• **Task objective**
After locating "PARITY: begin" in the listing below, copy that line and each one after it exactly, ending with the line that has "BREAK: begin".

• **Data records**

===== config.mk =====
export PLATFORM = sky130hd
export DESIGN_NAME = uart_rx_deserializer
export DESIGN_NICKNAME = d
export VERILOG_FILES = /design/src/rtl/uart_pkg.sv /design/src/rtl/uart_rx_fifo.sv /design/src/rtl/uart_rx_deserializer.sv
export SDC_FILE = /design/constraint.sdc
export NUM_CORES = 1
export LEC_CHECK = 0
export BUFFER_PORTS_ARGS = -buffer_cell sky130_fd_sc_hd__buf_2
export CORE_UTILIZATION = 40
export CTS_CLUSTER_SIZE = 10
export DETAILED_ROUTE_END_ITERATION = 6
export GPL_TIMING_DRIVEN = 0
export PLACE_DENSITY = 0.62
export SLEW_MARGIN = 40
export SYNTH_ARGS = -nofsm -noshare
export SYNTH_HDL_FRONTEND = slang
export SYNTH_HIERARCHICAL = 1
export SYNTH_SLANG_ARGS = --single-unit

===== constraint.sdc =====
create_clock -name clk_in -period 5.5 [get_ports clk_in]
set_input_delay 1.65 -clock clk_in [delete_from_list [all_inputs] [get_ports clk_in]]
set_output_delay 1.65 -clock clk_in [all_outputs]
set_load 0.02 [all_outputs]

===== src/rtl/uart_pkg.sv =====
// Shared types and helpers for the UART receive path.
// Holds the FSM state encoding, minimum bit period and parity helper.
package uart_pkg;

    typedef enum logic [2:0] {
        IDLE,
        START,
        DATA,
        PARITY,
        STOP,
        BREAK
    } rx_state_e;

    localparam int MIN_CLK_DIV = 4;

    // Expected parity bit; zero-extended data does not change the XOR.
    function automatic logic parity_bit(
        input logic [31:0] data,
        input logic        odd
    );
        return (^data) ^ odd;
    endfunction

endpackage


===== src/rtl/uart_rx_fifo.sv =====
// Synchronous show-ahead FIFO for received bytes.
// Head is visible while not empty; reads as zero when empty.
module uart_rx_fifo
    import uart_pkg::*;
#(
    parameter int WIDTH = 8,
    parameter int DEPTH = 4
) (
    input  logic             clk_in,
    input  logic             reset,
    input  logic             push,
    input  logic [WIDTH-1:0] push_data,
    input  logic             pop,
    output logic [WIDTH-1:0] head,
    output logic             full,
    output logic             empty
);

    localparam int AW = $clog2(DEPTH);
    localparam int CW = AW + 1;

    logic [WIDTH-1:0] mem [DEPTH];
    logic [AW-1:0]    wr_ptr;
    logic [AW-1:0]    rd_ptr;
    logic [CW-1:0]    count;
    logic             do_push;
    logic             do_pop;

    assign empty   = (count == '0);
    assign full    = (count == CW'(DEPTH));
    assign do_pop  = pop & ~empty;
    assign do_push = push & (~full | do_pop);
    assign head    = empty ? '0 : mem[rd_ptr];

    // Pointer and occupancy bookkeeping; pointers wrap naturally.
    always_ff @(posedge clk_in) begin
        if (reset) begin
            wr_ptr <= '0;
            rd_ptr <= '0;
            count  <= '0;
        end else begin
            if (do_push) wr_ptr <= wr_ptr + 1'b1;
            if (do_pop)  rd_ptr <= rd_ptr + 1'b1;
            count <= count + CW'(do_push) - CW'(do_pop);
        end
    end

    // Storage array; contents are only meaningful below count.
    always_ff @(posedge clk_in) begin
        if (do_push) mem[wr_ptr] <= push_data;
    end

endmodule


===== src/rtl/uart_rx_deserializer.sv =====
// UART receiver: synchronizer, framing FSM, mid-bit sampler.
// Good bytes go to a show-ahead FIFO with valid/ready output.
module uart_rx_deserializer
    import uart_pkg::*;
#(
    parameter int DIV_WIDTH  = 16,
    parameter int DATA_BITS  = 8,
    parameter int FIFO_DEPTH = 4
) (
    input  logic                 clk_in,
    input  logic                 reset,
    input  logic                 uart_rx,
    input  logic [DIV_WIDTH-1:0] cfg_clk_div,
    input  logic                 cfg_parity_en,
    input  logic                 cfg_parity_odd,
    output logic [DATA_BITS-1:0] rx_data,
    output logic                 rx_valid,
    input  logic                 rx_ready,
    output logic                 rx_busy,
    output logic                 err_frame,
    output logic                 err_parity,
    output logic                 err_overrun
);

    localparam int BW = (DATA_BITS > 1) ? $clog2(DATA_BITS) : 1;

    rx_state_e state;
    rx_state_e state_nx;

    logic                 sync1;
    logic                 sync2;
    logic                 prev;
    logic [DIV_WIDTH-1:0] cnt;
    logic [DIV_WIDTH-1:0] div_q;
    logic [DIV_WIDTH-1:0] div_eff;
    logic [DIV_WIDTH-1:0] target;
    logic [BW-1:0]        bitcnt;
    logic [DATA_BITS-1:0] shreg;
    logic                 par_en_q;
    logic                 par_odd_q;
    logic                 par_err;
    logic                 fall;
    logic                 tick;
    logic                 last_bit;
    logic                 push;
    logic                 set_frame;
    logic                 set_parity;
    logic                 full;
    logic                 empty;
    logic                 pop;

    assign div_eff = (cfg_clk_div < DIV_WIDTH'(MIN_CLK_DIV))
                   ? DIV_WIDTH'(MIN_CLK_DIV) : cfg_clk_div;
    assign target   = (state == START) ? (div_q >> 1) : div_q;
    assign tick     = (cnt == target - 1'b1);
    assign last_bit = (bitcnt == BW'(DATA_BITS - 1));
    assign fall     = prev & ~sync2;
    assign pop      = rx_ready & ~empty;
    assign rx_valid = ~empty;
    assign rx_busy  = (state != IDLE);

    // Two-flop synchronizer plus previous sample for edge detect.
    always_ff @(posedge clk_in) begin
        if (reset) begin
            sync1 <= 1'b1;
            sync2 <= 1'b1;
            prev  <= 1'b1;
        end else begin
            sync1 <= uart_rx;
            sync2 <= sync1;
            prev  <= sync2;
        end
    end

    // FSM state register.
    always_ff @(posedge clk_in) begin
        if (reset) state <= IDLE;
        else       state <= state_nx;
    end

    // Next-state and frame-completion decisions.
    always_comb begin
        state_nx   = state;
        push       = 1'b0;
        set_frame  = 1'b0;
        set_parity = 1'b0;
        unique case (state)
            IDLE: begin
                if (fall) state_nx = START;
            end
            START: begin
                if (tick) state_nx = sync2 ? IDLE : DATA;
            end
            DATA: begin
                if (tick && last_bit)
                    state_nx = par_en_q ? PARITY : STOP;
            end
            PARITY: begin
                if (tick) state_nx = STOP;
            end
            STOP: begin
                if (tick) begin
                    if (!sync2) begin
                        state_nx  = BREAK;
                        set_frame = 1'b1;
                    end else if (par_err) begin
                        state_nx   = IDLE;
                        set_parity = 1'b1;
                    end else begin
                        state_nx = IDLE;
                        push     = 1'b1;
                    end
                end
            end
            BREAK: begin
                if (sync2) state_nx = IDLE;
            end
            default: state_nx = IDLE;
        endcase
    end

    // Baud/bit counters, shift register and per-frame config capture.
    always_ff @(posedge clk_in) begin
        if (reset) begin
            cnt       <= '0;
            bitcnt    <= '0;
            shreg     <= '0;
            div_q     <= DIV_WIDTH'(MIN_CLK_DIV);
            par_en_q  <= 1'b0;
            par_odd_q <= 1'b0;
            par_err   <= 1'b0;
        end else if (state == IDLE || state == BREAK) begin
            cnt     <= '0;
            bitcnt  <= '0;
            par_err <= 1'b0;
            if (state == IDLE && fall) begin
                div_q     <= div_eff;
                par_en_q  <= cfg_parity_en;
                par_odd_q <= cfg_parity_odd;
            end
        end else if (tick) begin
            cnt <= '0;
            if (state == DATA) begin
                shreg  <= {sync2, shreg[DATA_BITS-1:1]};
                bitcnt <= bitcnt + 1'b1;
            end
            if (state == PARITY)
                par_err <= sync2 != parity_bit(32'(shreg), par_odd_q);
        end else begin
            cnt <= cnt + 1'b1;
        end
    end

    // One-cycle error pulses.
    always_ff @(posedge clk_in) begin
        if (reset) begin
            err_frame   <= 1'b0;
            err_parity  <= 1'b0;
            err_overrun <= 1'b0;
        end else begin
            err_frame   <= set_frame;
            err_parity  <= set_parity;
            err_overrun <= push & full & ~pop;
        end
    end

    uart_rx_fifo #(
        .WIDTH (DATA_BITS),
        .DEPTH (FIFO_DEPTH)
    ) u_fifo (
        .clk_in    (clk_in),
        .reset     (reset),
        .push      (push),
        .push_data (shreg),
        .pop       (pop),
        .head      (rx_data),
        .full      (full),
        .empty     (empty)
    );

endmodule


; Yosys cells after proc, flatten, opt, wreduce, memory -nomap -nowiden
; Memory sizes are Yosys's and may differ from the RTL's. A register that Yosys moved wholly into a read port is not among the register bits.
; Index checks and enable logic that the tools add are counted.
[word_totals]
reg_bits = 62
mem_bits_rw = 32
input_bits = 22
out_inout_bits = 13
n_memories = 1
[op_classes]
add_sub_neg = 7
magnitude_cmp = 1
n_eq_ne = 15
n_mux = 23
n_bitwise = 15
reduce_logical = 16
[memory_table]
columns = name, words, word_bits, rd, rd_clocked_by_memory_dff, wr, line_no
row1 = u_fifo.mem, 4, 8, 1, 1, 1, uart_rx_fifo.sv:22  ; logic [WIDTH-1:0] mem [DEPTH];
[ops]
columns = cell, n
row1 = 2-to-1 mux 16 bit, 2
row2 = XOR reduction 32 bit, 1
row3 = 2-to-1 mux 3 bit, 8
row4 = case mux 3 bit (6 select lines), 1
row5 = adder 16 x 1 -> 16 bit (second input constant), 1
row6 = equality test 16 bit, 1
row7 = < comparator 16 x 3 -> 1 bit (second input constant), 1
row8 = subtractor 16 x 1 -> 16 bit (second input constant), 1
row9 = equality test 3 bit (second input constant), 4
row10 = != test 2 bit (second input constant), 6
row11 = 2-to-1 mux 1 bit, 8
row12 = 2-to-1 mux 8 bit, 1
row13 = NOT 1 bit, 7
row14 = AND 1 bit, 6
row15 = equality test 3 x 2 -> 1 bit (second input constant), 2
row16 = zero test 3 bit, 2
row17 = 2-to-1 mux 2 bit, 3
row18 = AND reduction 2 bit, 3
row19 = AND reduction 6 bit, 1
row20 = OR reduction 3 bit, 2
row21 = adder 2 x 1 -> 2 bit (second input constant), 2
row22 = OR reduction 4 bit, 1
row23 = adder 3 x 1 -> 3 bit, 1
row24 = adder 3 x 1 -> 3 bit (second input constant), 1
row25 = other kinds (10), 11

; Logic depth before layout (Yosys ltp)
[logic_depth]
ltp_word = 9
ltp_mapped = 20
depth_no_buf = 18

; Modules after synthesis
; Netlist, hierarchy kept.
[modules_own_cells]
columns = mod, n_inst, cells_per_inst, area_per_inst_um2, seq_area_each_um2
row1 = uart_rx_deserializer, 1, 440, 3537.1, 1101.1
row2 = uart_rx_fifo, 1, 99, 1700.4, 1141.1

; Worst setup path before layout
; No wires, ideal clock.
[synth_timing]
path_kind = flip-flop to flip-flop
from = register state[0]
to = register u_fifo.count[2]
setup_ns = 0.126
t_arrival_ns = 4.413
setup_slack_ns = 0.961
stages_incl_launch_ff = 21
n_path_buf = 2
path_cell_list = dfxtp_1 buf_2 nor3b_4 buf_2 mux2i_1 ha_1 or4b_1 nor3_1 a2bb2oi_2 xnor2_1 nor3_1 and4_1 nand3_1 nor2_1 or2_1 a21bo_1 ha_1 fa_1 xnor2_1 xnor2_1 nor2_1
[synth_via]
elab_chain_len = 9
word_cells_on_any_way = 10
classes_between = add/sub (3) / eq/ne (3) / mux (3) / bitwise (1)
[synth_rtl]
columns = element, line_no
row1 = from (decl), uart_rx_deserializer.sv:27  ; rx_state_e state;
row2 = from (signal assigned), uart_rx_deserializer.sv:78  ; else state <= state_nx;
row3 = equality test 3 x 1 -> 1 bit, uart_rx_deserializer.sv:54  ; assign target = (state == START) ? (div_q >> 1) : div_q;
row4 = 2-to-1 mux 16 bit, uart_rx_deserializer.sv:54
row5 = subtractor 16 x 1 -> 16 bit, uart_rx_deserializer.sv:55  ; assign tick = (cnt == target - 1'b1);
row6 = equality test 16 bit, uart_rx_deserializer.sv:55
row7 = 2-to-1 mux 1 bit, uart_rx_deserializer.sv:102  ; if (tick) begin
row8 = 2-to-1 mux 1 bit *, uart_rx_deserializer.sv:87  ; unique case (state)
row9 = via push, uart_rx_deserializer.sv:45  ; logic push;
row10 = AND 1 bit *, uart_rx_fifo.sv:32  ; assign do_push = push & (~full | do_pop);
row11 = adder 3 x 1 -> 3 bit *, uart_rx_fifo.sv:44  ; count <= count + CW'(do_push) - CW'(do_pop);
row12 = subtractor 3 x 1 -> 3 bit *, uart_rx_fifo.sv:44
row13 = to (signal assigned), uart_rx_fifo.sv:44
row14 = to (decl), uart_rx_fifo.sv:25  ; logic [CW-1:0] count;
; Mark *: on every way through the listed nets, which the timed path passes. The rest lies on a longest branch.
; A chain may end at the register's enable or synchronous reset.

; Worst setup path in the final report
; Ends and elaborated chain as after synthesis.

==> flow_summary.ini <==
[status]
outcome = finished clean

[worst_setup_path]
path_class = reg -> reg
worstPathMaxFanout = 10
worstPathRequired_ns = 5.74
start_kind = flop
cp.arrival_ns = 5.42
cp-end-kind = flop

[synthesis]
ys_seq_area_frac = 0.4281
synth_top_flop_cell = dfxtp_1
syn_area_sq_um = 5238
async_flop_share = 0
synth_edf_count = 32
postSynthCellCount = 539
ys_types = 78
ys_warn_count = 6
synth.net_count = 571
avgSynthCellArea_sq_um = 9.717
ys_ff_latch = 96

[layout]
regArea_sq_um = 2242
area_growth_pct = 13.62
drive_above_1_share = 0.1644
fill_cells = 1245
final_cell_mix = dfxtp_1 (64), nor2_1 (58), nand2_1 (48)
layout_commonest_cell = dfxtp_1
fin_nets = 617
multi_input_area_sq_um = 2771
antenna_cells = 0

[routing]
first_iter_violations = 296
ant_nets = 0
drc = 0
vias = 4047
drt-pass1-iter-count = 6
wire_per_inst_microns = 15.39
vias_per_cell = 5.311
finalWirelength_mm = 11.73

[global_routing]
grt_max_degree = 19
overflow = 0
grt_pass1_vias = 3915
antenna_found_initial = 0
grt_pass1_wl_mm = 19.20
track_usage = 0.1878

[clocking]
cts_root_buf = clkbuf_16
clock_path_buffers = 2
cts_buffers = 9
clk_pin_slew_ns = 0.07
htreeDepth = 3
cts_tree = yes
cts_sinks = 96
clock_latency_ns = 0.36

[sta]
tightest_slew_ns = 0.6107
relSlewSlack = 0.5873
setup_viol = 0
period_share = 0.9410
fin_skew_ns = 0.01022
fin_crit_ns = 5.175
max_freq_mhz = 193.2
report.final.slew_viol_count = 0
hold_viol = 0
setup-tns-final_ns = 0
rsz0062_at_grt = false

[min_path]
timing.hold.worst.class = reg -> reg

[floorplanning]
die_h_microns = 116.4
die_w_microns = 116.4
core_sq_um = 12670
row_count = 41
start_util = 0.4134
dieArea_sq_um = 13560
num_io_pins = 35

[pwr]
power_density_nw_per_um2 = 308.9
ir_worst_vdd_mv = 0.2113
p_leak_uw = 0.002139
fin_total_pwr_uw = 1838

[flow_run]
drv_cap = 0

[place]
hpwl_mm = 8.584
numPortBuffers = 33
place_congestion = 0.8834
routing by layer:
metal | vias to the layer above | GRT usage | wire length, microns
met3 | 23 | 0.03166 | 388
met5 | - | 0 | 0
met2 | 83 | 0.3057 | 5687
li1 | 2019 | - | -
met4 | 0 | 0.1000 | 320
met1 | 1922 | 0.2386 | 5332
cell type report:
type                       count  share of cell area
inverter                      14            0.008831
timing repair buffer          35             0.03028
multi-input combinational    390              0.4657
tap                          172             0.03616
clock buffer                   9             0.03785
clock inverter                 7             0.01472
sequential                    96              0.3768
buffer                        39             0.02965
worst paths after layout:
| kind | start | endpoint | slack [ns] | cells after the start |
|---|---|---|---|---|
| setup reg to reg | state[0] | u_fifo/count[2] | 0.32 | 20 |
| setup / recovery | state[0] | u_fifo/count[2] | 0.32 | 20 |
| hold / removal | sync1 | sync2 | 0.41 | 1 |
| hold reg to reg | sync1 | sync2 | 0.41 | 1 |
cells in the mapped netlist, types with 5 or more instances:
| cell type | n | share of area |
|---|---|---|
| a21oi_1 | 34 | 0.032 |
| a31oi_1 | 6 | 0.0072 |
| and2_1 | 6 | 0.0072 |
| buf_2 | 8 | 0.0076 |
| clkbuf_1 | 26 | 0.019 |
| dfxtp_1 | 64 | 0.24 |
| edfxtp_1 | 32 | 0.18 |
| ha_1 | 9 | 0.022 |
| inv_1 | 14 | 0.010 |
| mux2i_1 | 21 | 0.040 |
| mux4_2 | 8 | 0.034 |
| nand2_1 | 48 | 0.034 |
| nand2b_1 | 13 | 0.016 |
| nand3_1 | 15 | 0.014 |
| nor2_1 | 58 | 0.042 |
| nor2b_1 | 14 | 0.017 |
| nor3_1 | 7 | 0.0067 |
| nor4_1 | 5 | 0.0060 |
| o21ai_0 | 7 | 0.0067 |
| or2_2 | 5 | 0.0060 |
| or3_1 | 7 | 0.0084 |
| xnor2_1 | 33 | 0.055 |
| xor2_1 | 12 | 0.020 |
worst max-delay path, cell delays in order (launching register included):
cell and delay (ns):
dfxtp_1 0.33, buf_2 0.20, nor3b_4 0.26, buf_2 0.31, mux2i_2 0.31, ha_1 0.33, or4b_1 0.51, nor3_1 0.20
a2bb2oi_2 0.22, xnor2_1 0.11, nor3_1 0.27, and4_1 0.40, nand3_1 0.14, nor2_1 0.16, or2_1 0.16, a21bo_1 0.21
ha_1 0.19, fa_1 0.38, xnor2_1 0.18, xnor2_1 0.13, nor2_1 0.05
stage by stage:
step	setup WS [ns]	util	cell area (sq um)	hold slack (ns)	std cells
final	0.3245	0.4696	5951	0.4096	762
after global routing	0.01833	0.4696	5951	0.4345	762
after CTS	0.02765	0.4681	5931	0.4112	760
after detailed placement	0.06209	0.4434	5618	0.3940	744
after global placement	0.1149	0.4434	5618	0.3989	744
after floorplan	0.9609	-	5238	0.3895	539
repair_timing:
item                                    in CTS  in global routing
hold buffers                                 0                  0
endpoints found under the setup margin       0                  5
setup buffers                                0                  2
gates resized for setup                      0                  3
sequential cells by signal, indices dropped and copies added, names as in the netlist, 2 cells and up, named ones only:
signal,flops
u_fifo/wr_ptr,2
bitcnt,3
div_q,16
shreg,8
u_fifo/mem,32
u_fifo/rd_ptr,2
state,3
cnt,16
u_fifo/count,3
power by group:
part           switching (uW)  leakage [uW]  internal [uW]  total, uW
Sequential               11.4      0.000814            740        751
Combinational             250       0.00117            179        429
Clock                     296      0.000151            362        658
Total                     557       0.00214           1280       1840
cells by family (layout without fill, tap and decap cells):
family,Yosys count,count (layout),share of synthesized area
AND/OR/NAND/NOR,215,215,0.2255
flip-flops,96,96,0.4281
buffers and inverters,53,104,0.04348
AO/OA/AOI/OAI,90,90,0.1249
XOR/XNOR,45,45,0.07525
adder cells (fa/ha/maj),10,10,0.02532
multiplexers,30,30,0.07740
Note: power is estimated with default switching activity, not from simulation.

• **Answer box**
            PARITY: begin
                if (tick) state_nx = STOP;
            end
            STOP: begin
                if (tick) begin
                    if (!sync2) begin
                        state_nx  = BREAK;
                        set_frame = 1'b1;
                    end else if (par_err) begin
                        state_nx   = IDLE;
                        set_parity = 1'b1;
                    end else begin
                        state_nx = IDLE;
                        push     = 1'b1;
                    end
                end
            end
            BREAK: begin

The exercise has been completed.